*What the exercise asks:*
Each line from the one that contains "nand2_1 70, nand2_1" to the end of the entries must be copied word for word, and only those lines.

Dataset entries:

## src/rtl/demux_4_stream.sv

```systemverilog
// Registered 1-to-4 stream demultiplexer with a small FIFO per destination.
// Optional per-destination accept counters are enabled with DEMUX_4_STATS_EN.
module demux_4_stream #(
  parameter int WIDTH      = 32,
  parameter int DEPTH_LOG2 = 1
) (
  input  logic             clk,
  input  logic             reset_n,
  input  logic [WIDTH-1:0] in_data,
  input  logic [1:0]       in_select,
  input  logic             in_valid,
  output logic             in_ready,
  output logic [WIDTH-1:0] out0_data,
  output logic [WIDTH-1:0] out1_data,
  output logic [WIDTH-1:0] out2_data,
  output logic [WIDTH-1:0] out3_data,
  output logic             out0_valid,
  output logic             out1_valid,
  output logic             out2_valid,
  output logic             out3_valid,
  input  logic             out0_ready,
  input  logic             out1_ready,
  input  logic             out2_ready,
  input  logic             out3_ready,
  output logic             busy
`ifdef DEMUX_4_STATS_EN
  ,
  input  logic             cnt_clear,
  output logic [15:0]      cnt0,
  output logic [15:0]      cnt1,
  output logic [15:0]      cnt2,
  output logic [15:0]      cnt3
`endif
);

  localparam int DEPTH = 1 << DEPTH_LOG2;
  localparam logic [DEPTH_LOG2:0] FULL_CNT = (DEPTH_LOG2 + 1)'(DEPTH);

  logic [3:0]       valid;
  logic [3:0]       ready;
  logic [3:0]       full;
  logic [3:0]       push;
  logic [3:0]       pop;
  logic [WIDTH-1:0] head [4];

  assign ready = {out3_ready, out2_ready, out1_ready, out0_ready};

  // A full FIFO still accepts when its head is leaving in the same cycle.
  assign in_ready = !full[in_select] || pop[in_select];

  for (genvar g = 0; g < 4; g++) begin : gen_fifo
    logic [WIDTH-1:0]      mem [DEPTH];
    logic [DEPTH_LOG2-1:0] wr_ptr;
    logic [DEPTH_LOG2-1:0] rd_ptr;
    logic [DEPTH_LOG2:0]   count;

    assign valid[g] = (count != '0);
    assign full[g]  = (count == FULL_CNT);
    assign pop[g]   = valid[g] && ready[g];
    assign push[g]  = in_valid && in_ready && (in_select == 2'(g));
    assign head[g]  = mem[rd_ptr];

    always_ff @(posedge clk or negedge reset_n) begin
      if (!reset_n) begin
        wr_ptr <= '0;
        rd_ptr <= '0;
        count  <= '0;
        for (int i = 0; i < DEPTH; i++) mem[i] <= '0;
      end else begin
        if (push[g]) begin
          mem[wr_ptr] <= in_data;
          wr_ptr      <= wr_ptr + 1'b1;
        end
        if (pop[g]) rd_ptr <= rd_ptr + 1'b1;
        case ({push[g], pop[g]})
          2'b10:   count <= count + 1'b1;
          2'b01:   count <= count - 1'b1;
          default: count <= count;
        endcase
      end
    end
  end

  assign out0_data  = head[0];
  assign out1_data  = head[1];
  assign out2_data  = head[2];
  assign out3_data  = head[3];
  assign out0_valid = valid[0];
  assign out1_valid = valid[1];
  assign out2_valid = valid[2];
  assign out3_valid = valid[3];
  assign busy       = |valid;

`ifdef DEMUX_4_STATS_EN
  logic [15:0] cnt [4];

  always_ff @(posedge clk or negedge reset_n) begin
    if (!reset_n) begin
      for (int n = 0; n < 4; n++) cnt[n] <= '0;
    end else if (cnt_clear) begin
      for (int n = 0; n < 4; n++) cnt[n] <= '0;
    end else begin
      for (int n = 0; n < 4; n++)
        if (push[n] && cnt[n] != 16'hFFFF) cnt[n] <= cnt[n] + 16'd1;
    end
  end

  assign cnt0 = cnt[0];
  assign cnt1 = cnt[1];
  assign cnt2 = cnt[2];
  assign cnt3 = cnt[3];
`endif

endmodule

```

## config.mk

```make
export PLATFORM = sky130hd
export DESIGN_NAME = demux_4_stream
export DESIGN_NICKNAME = d
export VERILOG_FILES = /design/src/rtl/demux_4_stream.sv
export SDC_FILE = /design/constraint.sdc
export NUM_CORES = 1
export LEC_CHECK = 0
export ABC_AREA = 1
export ABC_CLOCK_PERIOD_IN_PS = 4000
export CORE_ASPECT_RATIO = 1.2
export CORE_MARGIN = 5
export CORE_UTILIZATION = 46
export DETAILED_ROUTE_END_ITERATION = 10
export GPL_ROUTABILITY_DRIVEN = 0
export PLACE_DENSITY_LB_ADDON = 0.15
export SYNTH_ARGS = -nofsm -noshare
export SYNTH_HDL_FRONTEND = slang
export SYNTH_SLANG_ARGS = --single-unit
```

## constraint.sdc

```tcl
create_clock -name clk -period 4 [get_ports clk]
set_input_delay 1 -clock clk [delete_from_list [all_inputs] [get_ports clk]]
set_output_delay 1 -clock clk [all_outputs]
set_load 0.02 [all_outputs]
```

==> run_summary.xml <==
<?xml version="1.0" encoding="UTF-8"?>
<metrics>
  <group name="setup_path">
    <metric name="arr_time_crit_path" unit="ps">2910</metric>
    <metric name="worst-path-max-fanout" unit="">4</metric>
    <metric name="timing.critical_path.from_type" unit="">input port</metric>
    <metric name="critical_path.endpoint_type" unit="">primary output</metric>
    <metric name="critical_path_class" unit="">in2out</metric>
    <metric name="data_required_time_of_the_worst_path" unit="ps">3000</metric>
  </group>
  <group name="floorplanning">
    <metric name="die_y" unit="um">194</metric>
    <metric name="top_level_ports" unit="">175</metric>
    <metric name="dieWidth" unit="um">164</metric>
    <metric name="initial_core_util" unit="%">46.6</metric>
    <metric name="area_of_the_core" unit="um^2">28000</metric>
    <metric name="die_area" unit="um^2">31800</metric>
    <metric name="fp-row-count" unit="">67</metric>
  </group>
  <group name="timing">
    <metric name="final_hold_viol_count" unit="">0</metric>
    <metric name="min_period" unit="ps">3910</metric>
    <metric name="rsz0062_at_grt" unit="">false</metric>
    <metric name="maxClockFrequency" unit="GHz">0.256</metric>
    <metric name="max_slew_margin_vs_limit" unit="%">11.4</metric>
    <metric name="timing_max_transition_violations_final" unit="">0</metric>
    <metric name="final_min_period_over_clock_period" unit="%">97.8</metric>
    <metric name="setup_tns_final" unit="ps">0</metric>
    <metric name="worst-slew-pin-transition" unit="ps">1330</metric>
    <metric name="clock-skew-final" unit="ps">14.3</metric>
    <metric name="setup_viol_count_final" unit="">0</metric>
  </group>
  <group name="routing">
    <metric name="drc" unit="">0</metric>
    <metric name="via_count" unit="">11938</metric>
    <metric name="dr.first_iter.drc_count" unit="">1146</metric>
    <metric name="drt_pass1_iterations" unit="">5</metric>
    <metric name="avgViaCountPerCell" unit="">5.51</metric>
    <metric name="ant_nets" unit="">0</metric>
    <metric name="routed_wl" unit="um">40600</metric>
    <metric name="avgRoutedWirePerCell" unit="um">18.8</metric>
  </group>
  <group name="yosys">
    <metric name="synth.top_cells.by_area" unit="">dfrtp_1, nand2_1, nand4_1</metric>
    <metric name="synth.distinct_cells" unit="">21</metric>
    <metric name="synth_seq_area_share" unit="%">52.2</metric>
    <metric name="yosys_synthesis_warning_count" unit="">0</metric>
    <metric name="synth_enable_flop_cells" unit="">0</metric>
    <metric name="netlist.area_leader.share" unit="%">52.2</metric>
    <metric name="synth_seq_cells" unit="">272</metric>
    <metric name="synthMostInstantiatedCell" unit="">nand2_1</metric>
    <metric name="proportion_of_synthesized_flip_flops_having_asynchronous_set_or_reset" unit="%">100</metric>
    <metric name="syn_nets" unit="">1739</metric>
    <metric name="synth-main-ff-cell" unit="">dfrtp_1</metric>
    <metric name="synth_top_area_cell" unit="">dfrtp_1</metric>
    <metric name="synthTopCellsByCount" unit="">nand2_1, dfrtp_1, nand4_1, clkbuf_1, buf_2</metric>
    <metric name="mappedNetlistArea" unit="um^2">13000</metric>
    <metric name="postSynthAreaPerCell" unit="um^2">7.70</metric>
    <metric name="syn_inst" unit="">1694</metric>
  </group>
  <group name="global_route">
    <metric name="antenna_found_initial" unit="">0</metric>
    <metric name="global_route.overflow_total" unit="">0</metric>
    <metric name="grt_pass1_wl" unit="um">65800</metric>
    <metric name="grt_max_degree" unit="">139</metric>
    <metric name="groute.usage.overall" unit="%">25.5</metric>
    <metric name="first_global_vias" unit="">11720</metric>
  </group>
  <group name="clocking">
    <metric name="cts_resized" unit="">0</metric>
    <metric name="clock_tree.root_cell" unit="">clkbuf_16</metric>
    <metric name="clkSlewWorstSetupHoldPaths" unit="ps">60</metric>
    <metric name="cts_tree" unit="">done</metric>
    <metric name="cts_post_setup_buffers_inserted" unit="">0</metric>
    <metric name="total_cts_buffers" unit="">29</metric>
    <metric name="hold_buffers" unit="">0</metric>
    <metric name="cts_sinks" unit="">272</metric>
    <metric name="ctsLongestPathBuffers" unit="">3</metric>
    <metric name="worst_skew_late_latency" unit="ps">540</metric>
    <metric name="h_tree_lvl_count" unit="">1</metric>
  </group>
  <group name="power">
    <metric name="finalPower" unit="mW">14.8</metric>
    <metric name="pwr_density" unit="nW/um^2">941</metric>
    <metric name="vdd_ir_drop_max" unit="mV">0.611</metric>
    <metric name="total_leakage_power" unit="nW">8.19</metric>
  </group>
  <group name="final_layout">
    <metric name="post-route-util" unit="%">56.3</metric>
    <metric name="final_nets" unit="">1814</metric>
    <metric name="antenna_diode_instance_count" unit="">0</metric>
    <metric name="area_delta_synth_final" unit="%">20.8</metric>
    <metric name="post_layout_nonfiller_instances" unit="">2165</metric>
    <metric name="drive_above_1_share" unit="%">4.70</metric>
  </group>
  <group name="min_path">
    <metric name="timing.hold.worst.class" unit="">in2async</metric>
  </group>
  <group name="place">
    <metric name="dpl.cell_count" unit="">2117</metric>
    <metric name="hpwlAfterDp" unit="um">25100</metric>
    <metric name="port_buffers" unit="">174</metric>
  </group>
  <group name="flow_run">
    <metric name="maxCapViolCount" unit="">0</metric>
  </group>
  <group name="outcome">
    <metric name="result_of_the_run" unit="">finished clean</metric>
  </group>
</metrics>
state kept, by name, summed over array words and instances (netlist names):
| name | cells |
|---|---|
| gen_fifo.count | 8 |
| gen_fifo.mem | 256 |
| gen_fifo.wr_ptr | 4 |
| gen_fifo.rd_ptr | 4 |
worst paths after layout:
path	from	to	slack (ps)	cells after the start
max	in_select[0]	in_ready	90	9
min	reset_n	gen_fifo[2].mem[23]$_DFFE_PN0P_	480	1
max reg2reg	gen_fifo[3].count[0]$_DFFE_PN0P_	gen_fifo[0].count[1]$_DFFE_PN0P_	1620	11
min reg2reg	gen_fifo[1].mem[7]$_DFFE_PN0P_	gen_fifo[1].mem[7]$_DFFE_PN0P_	480	2
max in group asynchronous	reset_n	gen_fifo[1].mem[53]$_DFFE_PN0P_	2620	2
min in group clk	gen_fifo[1].mem[7]$_DFFE_PN0P_	gen_fifo[1].mem[7]$_DFFE_PN0P_	480	2
final cells by class:
class / instances / area [um^2]
clock inverter: 6 / 58.8
fill: 2658 / 12200
clock buffer: 42 / 805
sequential: 272 / 6810
tap: 379 / 474
timing repair buffer: 213 / 2100
multi-input combinational: 1228 / 5420
inverter: 25 / 93.8
per-stage QoR:
step / cell area (um^2) / hold slack (ps) / worst slack (ps)
after floorplan: 13000 / 449 / 1300
after global placement: 14900 / 462 / 173
after detailed placement: 14900 / 466 / 114
after CTS: 15800 / 481 / 107
after global routing: 15800 / 487 / 29.4
final: 15800 / 478 / 88.3
placed cells by master, fill, tap and decap left out, drive strengths merged:
cell type and instances:
ha 4, nand3 5, or4 1, inv 22
nand2 925, clkbuf 42, o21ai 4, buf 40
clkinv 8, a21oi 5, xor2 7, bufinv 1
xnor2 5, clkdlybuf4s50 173, dfrtp 272, nor2 8
nand4 264
cells by family (layout without fill, tap and decap cells):
| logic type | count (synthesis) | after routing | synth area share (%) |
|---|---|---|---|
| adder cells (fa/ha/maj) | 4 | 4 | 0.384 |
| AO/OA/AOI/OAI | 9 | 9 | 0.432 |
| buffers and inverters | 194 | 286 | 6.40 |
| AND/OR/NAND/NOR | 1203 | 1203 | 39.8 |
| XOR/XNOR | 12 | 12 | 0.806 |
| flip-flops | 272 | 272 | 52.2 |
critical path: stages:
cell and delay [ps]:
clkdlybuf4s50_1 610, inv_2 100, nand2_1 100, clkinv_1 100
nand2_1 70, nand2_1 40, nor2_1 220, nand2_2 100
clkdlybuf4s50_1 550
metal layers:
metal	GRT usage, %	wire [um]
met1	35.4	16900
met5	0	0
met4	8.98	1580
met3	2.75	2390
met2	41.6	19700
report_power, final:
group	switching (mW)	internal (mW)	total, mW	leakage [nW]
logic	4.52	2.88	7.39	4.37
clock network	1.08	1.44	2.52	0.425
registers	0.773	4.14	4.92	3.39
Note: power is estimated with default switching activity, not from simulation.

*Output of the task:*
nand2_1 70, nand2_1 40, nor2_1 220, nand2_2 100
clkdlybuf4s50_1 550
metal layers:
metal	GRT usage, %	wire [um]
met1	35.4	16900
met5	0	0
met4	8.98	1580
met3	2.75	2390
met2	41.6	19700
report_power, final:
group	switching (mW)	internal (mW)	total, mW	leakage [nW]
logic	4.52	2.88	7.39	4.37
clock network	1.08	1.44	2.52	0.425
registers	0.773	4.14	4.92	3.39
Note: power is estimated with default switching activity, not from simulation.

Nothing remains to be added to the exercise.